Sunday, May 8, 2011

Fr. Matthias Neuman's Homily for the 3rd Sunday of Easter

Readings: Acts 2:2-33; 1 Pet 1:17-21; Luke 24:13-35

Last Sunday I mentioned how the challenge that these Sundays after Easter present to us is the question: how do we live as a Resurrection people? How do we express a living hope in our lives? Last week’s readings told us that we do this by a love for our community that’s based on mutual respect. In today’s second reading, from the first letter of Peter, that gets drawn out a bit further. If we truly have respect for others in our lives, we will show it in reverent behavior: St. Peter writes "conduct yourselves with reverence during the time of your sojourning...." Reverent behavior means that one deals with other people, always acknowledging the value they have as a person. That can be done in a lot of different ways.

Today’s gospel passage about the two disciples on the way to Emmaus provides an excellent example of reverent behavior through the virtue of hospitality. A stranger comes along and joins these two disciples, talking with them and betraying ignorance about recent events in Jerusalem. They had to think the guy was pretty dense. But that didn’t stop them from extending hospitality for the night; theirs was a reverent behavior. And, of course, Jesus is revealed in the midst of all that in the breaking of bread.

Another place where reverent behavior is often shown comes from an unusual television show, Undercover Boss. Now I’m not a usual watcher of the show. I’m really interested in the show which comes on after it at 10:00pm on CBS Sunday nights; that’s what I set my DVR for. However, CBS usually has some sports program on in the afternoon, which inevitably runs overtime. That means that the next day on my treadmill I wind up watching the last ten or fifteen minutes of Undercover Boss before my program comes on. If you don’t know what Undercover Boss is about, it concerns the president or CEO of a company going to work undercover as a new employee just hired by the company. It shows the mistakes he makes and how the other workers and his immediate bosses deal with him (or her). The last ten or fifteen minutes of the show—the part I am forced to watch—the truth comes out. The Boss is revealed and has individual evaluation sessions with those who were in charge of introducing him as a new employee into the company. Those people who are both praised and rewarded are those who dealt with the newcomer reverently, patiently putting up with mistakes and trying to teach improvement step by step. It’s really a very good example of reverent behavior.
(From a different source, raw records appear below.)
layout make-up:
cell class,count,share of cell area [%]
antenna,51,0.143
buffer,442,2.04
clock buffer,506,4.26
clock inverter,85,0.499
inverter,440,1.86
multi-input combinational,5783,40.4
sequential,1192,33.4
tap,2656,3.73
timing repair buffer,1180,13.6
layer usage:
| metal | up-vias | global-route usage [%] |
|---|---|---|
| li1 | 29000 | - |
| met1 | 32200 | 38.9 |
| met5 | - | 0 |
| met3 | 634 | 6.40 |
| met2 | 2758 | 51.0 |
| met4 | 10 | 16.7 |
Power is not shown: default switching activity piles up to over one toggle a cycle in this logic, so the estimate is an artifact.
$ cat src/rtl/parallel2serial_stream.sv
// Double-buffered parallel-to-serial converter with start/end framing.
// Optional macro PARITY_STREAM_EN appends an even-parity bit period to every word.
module parallel2serial_stream #(
  parameter int WIDTH     = 8,
  parameter int CLK_DIV   = 1,
  parameter int MSB_FIRST = 0
) (
  input  logic             clk,
  input  logic             reset,
  input  logic [WIDTH-1:0] a,
  input  logic             parallel_begin,
  output logic             ready,
  output logic             d,
  output logic             serial_valid,
  output logic             serial_start,
  output logic             serial_end,
  output logic             busy
);

  localparam int CNT_W = (WIDTH > 1) ? $clog2(WIDTH) : 1;
  localparam int DIV_W = (CLK_DIV > 1) ? $clog2(CLK_DIV) : 1;
  localparam logic [CNT_W-1:0] LAST_BIT = CNT_W'(WIDTH - 1);
  localparam logic [DIV_W-1:0] LAST_DIV = DIV_W'(CLK_DIV - 1);

  typedef enum logic [1:0] {
    IDLE  = 2'd0,
    SHIFT = 2'd1
`ifdef PARITY_STREAM_EN
    ,
    PAR   = 2'd2
`endif
  } state_t;

`ifdef PARITY_STREAM_EN
  function automatic logic even_parity(input logic [WIDTH-1:0] w);
    return ^w;
  endfunction
`endif

  state_t             state_r, state_s;
  logic [WIDTH-1:0]   word_r, word_s;
  logic [WIDTH-1:0]   hold_r, hold_s;
  logic               hold_full_r, hold_full_s;
  logic [CNT_W-1:0]   cnt_r, cnt_s;
  logic [DIV_W-1:0]   div_r, div_s;
  logic               accept_s, wrap_s, word_done_s;
  logic [CNT_W-1:0]   idx_s;
  logic               valid_s, bit_s, start_s, end_s;
  logic               d_r, valid_r, start_r, end_r;

  // Next-state for shifter, divider, bit counter and holding buffer
  always_comb begin
    state_s     = state_r;
    word_s      = word_r;
    hold_s      = hold_r;
    hold_full_s = hold_full_r;
    cnt_s       = cnt_r;
    div_s       = div_r;
    word_done_s = 1'b0;
    accept_s    = parallel_begin && !hold_full_r;
    wrap_s      = (div_r == LAST_DIV);

    case (state_r)
      IDLE: begin
        if (accept_s) begin
          state_s = SHIFT;
          word_s  = a;
          cnt_s   = CNT_W'(0);
          div_s   = DIV_W'(0);
        end else begin
          state_s = IDLE;
        end
      end
      SHIFT: begin
        if (!wrap_s) begin
          div_s = div_r + DIV_W'(1);
        end else if (cnt_r != LAST_BIT) begin
          cnt_s = cnt_r + CNT_W'(1);
          div_s = DIV_W'(0);
        end else begin
`ifdef PARITY_STREAM_EN
          state_s = PAR;
          div_s   = DIV_W'(0);
`else
          word_done_s = 1'b1;
`endif
        end
      end
`ifdef PARITY_STREAM_EN
      PAR: begin
        if (!wrap_s) begin
          div_s = div_r + DIV_W'(1);
        end else begin
          word_done_s = 1'b1;
        end
      end
`endif
      default: state_s = IDLE;
    endcase

    // A finished word hands off to the held word first, then to a same-edge accept
    if (word_done_s) begin
      cnt_s = CNT_W'(0);
      div_s = DIV_W'(0);
      if (hold_full_r) begin
        word_s      = hold_r;
        hold_full_s = 1'b0;
        state_s     = SHIFT;
      end else if (accept_s) begin
        word_s  = a;
        state_s = SHIFT;
      end else begin
        state_s = IDLE;
      end
    end else if (accept_s && (state_r != IDLE)) begin
      hold_s      = a;
      hold_full_s = 1'b1;
    end else begin
      hold_s = hold_r;
    end
  end

  // Output bit and framing derived from the post-edge shifter position
  always_comb begin
    valid_s = (state_s != IDLE);
    if (MSB_FIRST != 0) begin
      idx_s = LAST_BIT - cnt_s;
    end else begin
      idx_s = cnt_s;
    end
    bit_s   = word_s[idx_s];
    start_s = (state_s == SHIFT) && (cnt_s == CNT_W'(0));
`ifdef PARITY_STREAM_EN
    if (state_s == PAR) begin
      bit_s = even_parity(word_s);
    end else begin
      bit_s = word_s[idx_s];
    end
    end_s = (state_s == PAR);
`else
    end_s = (state_s == SHIFT) && (cnt_s == LAST_BIT);
`endif
  end

  // State and registered serial outputs
  always_ff @(posedge clk) begin
    if (reset) begin
      state_r     <= IDLE;
      word_r      <= '0;
      hold_r      <= '0;
      hold_full_r <= 1'b0;
      cnt_r       <= CNT_W'(0);
      div_r       <= DIV_W'(0);
      d_r         <= 1'b0;
      valid_r     <= 1'b0;
      start_r     <= 1'b0;
      end_r       <= 1'b0;
    end else begin
      state_r     <= state_s;
      word_r      <= word_s;
      hold_r      <= hold_s;
      hold_full_r <= hold_full_s;
      cnt_r       <= cnt_s;
      div_r       <= div_s;
      d_r         <= valid_s & bit_s;
      valid_r     <= valid_s;
      start_r     <= start_s;
      end_r       <= end_s;
    end
  end

  assign ready        = !hold_full_r;
  assign busy         = (state_r != IDLE) || hold_full_r;
  assign d            = d_r;
  assign serial_valid = valid_r;
  assign serial_start = start_r;
  assign serial_end   = end_r;

endmodule
$ cat config.mk
export PLATFORM = sky130hd
export DESIGN_NAME = parallel2serial_stream
export DESIGN_NICKNAME = d
export VERILOG_FILES = /design/src/rtl/parallel2serial_stream.sv
export SDC_FILE = /design/constraint.sdc
export NUM_CORES = 1
export LEC_CHECK = 0
export BUFFER_PORTS_ARGS = -buffer_cell sky130_fd_sc_hd__buf_2
export CORE_UTILIZATION = 43
export DETAILED_ROUTE_END_ITERATION = 8
export GPL_ROUTABILITY_DRIVEN = 0
export PLACE_DENSITY = 0.6
export SLEW_MARGIN = 20
export SYNTH_ARGS = -nofsm -noshare
export SYNTH_HDL_FRONTEND = slang
export SYNTH_SLANG_ARGS = --single-unit
$ cat constraint.sdc
create_clock -name clk -period 2.8 [get_ports clk]
set_input_delay 0.28 -clock clk [delete_from_list [all_inputs] [get_ports clk]]
set_output_delay 0.28 -clock clk [all_outputs]
set_load 0.005 [all_outputs]
==> reports/qor.json <==
{
  "outcome": {"value": "finished, violations left"},
  "failing_checks": {"value": "design-rule violations"},
  "final_clock_skew": {"value": 0.00216, "unit": "ns"},
  "final.min_clock_period": {"value": 2.40, "unit": "ns"},
  "initial_utilization": {"value": 46.5, "unit": "%"},
  "syn_avg_cell_area": {"value": 9.54, "unit": "um^2"},
  "worst_ep_arrival_time": {"value": 2.67, "unit": "ns"},
  "cellPowerDensity": {"value": 490, "unit": "mW/mm^2"},
  "drtAntennaViolNets": {"value": 0},
  "crit_fanout": {"value": 20},
  "synthesis.nets": {"value": 150},
  "drt_drc_violations_left": {"value": 2},
  "grt_start_max_net_pins": {"value": 23},
  "worst_endpoint_required_time": {"value": 3.07, "unit": "ns"},
  "cts.hold.buffers_added": {"value": 0},
  "max-vdd-ir-drop": {"value": 0.349, "unit": "mV"},
  "totalPowerFinal": {"value": 689, "unit": "uW"},
  "cts_resized": {"value": 0},
  "maxCapViolations": {"value": 0},
  "synth_simple_gate_area_share": {"value": 23.4, "unit": "%"},
  "kind_of_end_point_of_the_critical_path": {"value": "flop"},
  "cts_setup_buffers": {"value": 0},
  "n_antenna_cell": {"value": 0},
  "path_clk_slew": {"value": 0.13, "unit": "ns"},
  "timing_worst_slew_pin_value": {"value": 0.723, "unit": "ns"},
  "grt_first_pass_wirelength": {"value": 4400, "unit": "um"},
  "syn2layout_area_growth": {"value": 6.84, "unit": "%"},
  "antenna_found_initial": {"value": 0},
  "setup_tns": {"value": 0, "unit": "ns"},
  "synthesis.area": {"value": 0.00132, "unit": "mm^2"},
  "final_layout_size_suffix_gt1_share": {"value": 19.5, "unit": "%"},
  "nets": {"value": 162},
  "die-area": {"value": 0.00329, "unit": "mm^2"},
  "grt_setup_unrepaired": {"value": "false"},
  "post_synth_xor_area_fraction": {"value": 0, "unit": "%"},
  "synthAdderAreaFrac": {"value": 0.951, "unit": "%"},
  "ios": {"value": 17},
  "slew_violations": {"value": 0},
  "floorplan.die.width": {"value": 57.3, "unit": "um"},
  "synthMuxAreaShare": {"value": 18.0, "unit": "%"},
  "port-buffer-count": {"value": 16},
  "synth.lib_cells_used.distinct": {"value": 41},
  "grt.overflow.total": {"value": 0},
  "die_height": {"value": 57.3, "unit": "um"},
  "yosysWarnings": {"value": 0},
  "synth_enable_flop_cells": {"value": 0},
  "layout_worst_path_cycle_share": {"value": 85.8, "unit": "%"},
  "worstHoldPathType": {"value": "primary input to flop"},
  "fmax": {"value": 0.416, "unit": "GHz"},
  "clock_buffer_count_from_cts": {"value": 3},
  "hpwl": {"value": 1870, "unit": "um"},
  "synth.yosys.seq_area_share": {"value": 39.5, "unit": "%"},
  "detailroute.via_count": {"value": 1005},
  "vias_per_cell": {"value": 5.58},
  "drt_wl_total": {"value": 2650, "unit": "um"},
  "placeable_core_area": {"value": 0.00283, "unit": "mm^2"},
  "clk_latency": {"value": 0.33, "unit": "ns"},
  "grt_util_all_layers": {"value": 17.7, "unit": "%"},
  "total_leakage_power": {"value": 0.629, "unit": "nW"},
  "synth-async-reset-ratio": {"value": 0, "unit": "%"},
  "netlist_instances": {"value": 138},
  "synth_ff_type": {"value": "dfxtp_1"},
  "cts-root-buf": {"value": "clkbuf_4"},
  "cts_htree_levels": {"value": 1},
  "final_layout_fill_cell_count": {"value": 275},
  "total_number_of_clock_tree_sinks": {"value": 26},
  "dr_iter_0_viols": {"value": 35},
  "classification_of_the_worst_setup_path": {"value": "flop to flop"},
  "cts_max_path_buffers": {"value": 2},
  "placementRows": {"value": 19},
  "setup_viol": {"value": 0},
  "number_of_hold_violations_in_the_final_report": {"value": 0},
  "synth_compound_area_share": {"value": 12.6, "unit": "%"},
  "timing.critical_path.from_type": {"value": "flop"},
  "vias_in_the_first_global_route": {"value": 914},
  "synth_top_family_by_area": {"value": "simple AND/OR/NAND/NOR gates"},
  "drt_pass1_iterations": {"value": 6},
  "synth-seq-cells": {"value": 26},
  "max_slew_headroom": {"value": 51.7, "unit": "%"},
  "route.detailed.wl_per_inst": {"value": 14.7, "unit": "um"},
  "cts_tree": {"value": "built"}
}
per-stage QoR:
stage	hold slack [ns]	instances	util [%]	cell area, um^2	setup WS (ns)
floorplan	0.357	138	-	1320	0.765
global placement	0.482	176	48.4	1370	0.498
detailed placement	0.490	176	48.4	1370	0.438
CTS	0.188	180	49.7	1410	0.392
global route	0.215	180	49.7	1410	0.226
finish	0.203	180	49.7	1410	0.397
kinds of logic after synthesis:
group	after synthesis
AND/OR/NAND/NOR	54
flip-flops	26
AO/OA/AOI/OAI	23
multiplexers	23
buffers and inverters	10
adder cells (fa/ha/maj)	1
other	1
worst max-delay path, stage by stage, from the launching register on:
cell and delay (ns):
dfxtp_1 0.81, nor2b_4 0.11, o21bai_1 0.28, a22oi_1 0.23, and3b_1 0.24, or4_1 0.51, o22ai_1 0.16
power by group:
group	switching [mW]	internal, mW
clock network	0.112	0.0797
logic	0.0482	0.0441
registers	0.0177	0.387
total	0.178	0.511
synthesized netlist by cell type (2+ instances only):
library cell	number	area, um^2
nor3_1	3	15.0
mux2_1	2	22.5
o21ai_1	2	10.0
dfxtp_1	26	521
a22oi_1	2	15.0
buf_6	4	45.0
o211ai_1	5	37.5
nor2_1	20	75.1
o21ai_0	3	15.0
nor3b_1	2	15.0
nand2b_1	2	12.5
mux2_2	3	33.8
nand2_1	12	45.0
clkbuf_1	4	15.0
mux2i_1	18	180
a21oi_1	3	15.0
and3b_1	3	26.3
final cells by class:
cell class | count | area (um^2) | share of cell area (%)
multi-input cells | 102 | 727 | 51.7
inverters | 1 | 3.75 | 0.267
well taps | 31 | 38.8 | 2.76
repair buffers | 16 | 80.1 | 5.69
clock buffers | 4 | 36.3 | 2.58
flip-flops and latches | 26 | 520 | 37.0
path summary, 6_finish.rpt:
path	to	cells after the start	slack, ns	startpoint
max	d$_SDFF_PP0_	6	0.40	hold_full_r$_SDFFE_PP0P_
min	hold_r[7]$_SDFFE_PP0P_	3	0.20	a[7]
max reg2reg	d$_SDFF_PP0_	6	0.40	hold_full_r$_SDFFE_PP0P_
min reg2reg	hold_r[6]$_SDFFE_PP0P_	2	0.52	hold_r[6]$_SDFFE_PP0P_
flip-flops by register name, summed over array words and instances (netlist names):
name and flops:
d 1, state_r 2, serial_start 1, serial_valid 1
hold_full_r 1, cnt_r 3, serial_end 1, hold_r 8
word_r 8
routing by layer:
metal / part of all wire, % / track usage, % / vias up
met5: 0 / 0 / -
met4: 1.1 / 5.23 / 0
li1: - / - / 520
met3: 4.4 / 4.76 / 4
met2: 42 / 25.7 / 21
met1: 52 / 25.8 / 460
placed cells by master, fill, tap and decap left out, types with 2 or more instances in the layout:
| master | count |
|---|---|
| nor3_1 | 3 |
| dfxtp_1 | 26 |
| clkbuf_4 | 3 |
| o21ai_0 | 3 |
| nand2_1 | 12 |
| nor2_1 | 20 |
| nor3b_1 | 2 |
| mux2i_1 | 18 |
| mux2_2 | 3 |
| mux2_1 | 2 |
| o211ai_1 | 5 |
| buf_2 | 16 |
| o21ai_1 | 2 |
| a22oi_1 | 2 |
| a21oi_1 | 3 |
| nand2b_1 | 2 |
| and3b_1 | 3 |
(Power assumes the default switching activity.)
--- config.mk ---
export PLATFORM = sky130hd
export DESIGN_NAME = timer_counter_bank
export DESIGN_NICKNAME = d
export VERILOG_FILES = /design/src/rtl/timer_pkg.sv /design/src/rtl/timer_channel.sv /design/src/rtl/timer_counter_bank.sv
export SDC_FILE = /design/constraint.sdc
export NUM_CORES = 1
export LEC_CHECK = 0
export ABC_AREA = 0
export BUFFER_PORTS_ARGS = -buffer_cell sky130_fd_sc_hd__buf_2
export CORE_MARGIN = 8
export CORE_UTILIZATION = 60
export CTS_CLUSTER_DIAMETER = 40
export DETAILED_ROUTE_END_ITERATION = 16
export MAX_ROUTING_LAYER = met4
export PLACE_DENSITY_LB_ADDON = 0.2
export SLEW_MARGIN = 10
export SYNTH_ARGS = -nofsm -noshare
export SYNTH_HDL_FRONTEND = slang
export SYNTH_SLANG_ARGS = --single-unit
--- constraint.sdc ---
create_clock -name clk -period 2.3 [get_ports clk]
set_input_delay 0.345 -clock clk [delete_from_list [all_inputs] [get_ports clk]]
set_output_delay 0.345 -clock clk [all_outputs]
set_load 0.1 [all_outputs]
--- src/rtl/timer_pkg.sv ---
// Shared encodings for the timer/counter bank: modes, register fields and CTRL layout.
package timer_pkg;

  typedef enum logic [1:0] {
    MODE_FREE    = 2'd0,
    MODE_RELOAD  = 2'd1,
    MODE_ONESHOT = 2'd2,
    MODE_HOLD    = 2'd3
  } mode_e;

  localparam logic [1:0] F_TL   = 2'd0;
  localparam logic [1:0] F_TH   = 2'd1;
  localparam logic [1:0] F_CTRL = 2'd2;
  localparam logic [1:0] F_FLAG = 2'd3;

  localparam int unsigned CTRL_MODE_LSB = 0;
  localparam int unsigned CTRL_CT       = 2;
  localparam int unsigned CTRL_GATE     = 3;
  localparam int unsigned CTRL_TR       = 4;

  // Packed so that the struct matches the CTRL byte bits 4:0 directly.
  typedef struct packed {
    logic  tr;
    logic  gate;
    logic  ct;
    mode_e mode;
  } ctrl_t;

endpackage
That’s what should characterize all of us disciples of Jesus in our life together. It should be a hallmark of how we live in community. And yet it can so easily slip away. We fall into routines of how we deal with people. We gradually take them for granted—after all we see and interact with them everyday. We come to assume we know what their intentions are. Slowly we come to think the worst.

There are times we need to re-examine our daily behaviors and see if they are still characterized by reverence. The Sundays after Easter are a good time for that. Take some time to look carefully at how you deal with the people you interact with everyday: the people in your hall, the people you work with, the people you find yourself sitting with at table, especially the people who may be below you in your worksite. St. Peter says again: "Conduct yourselves with reverence during the time of your sojourning." Let’s pray that it may be so for all of us!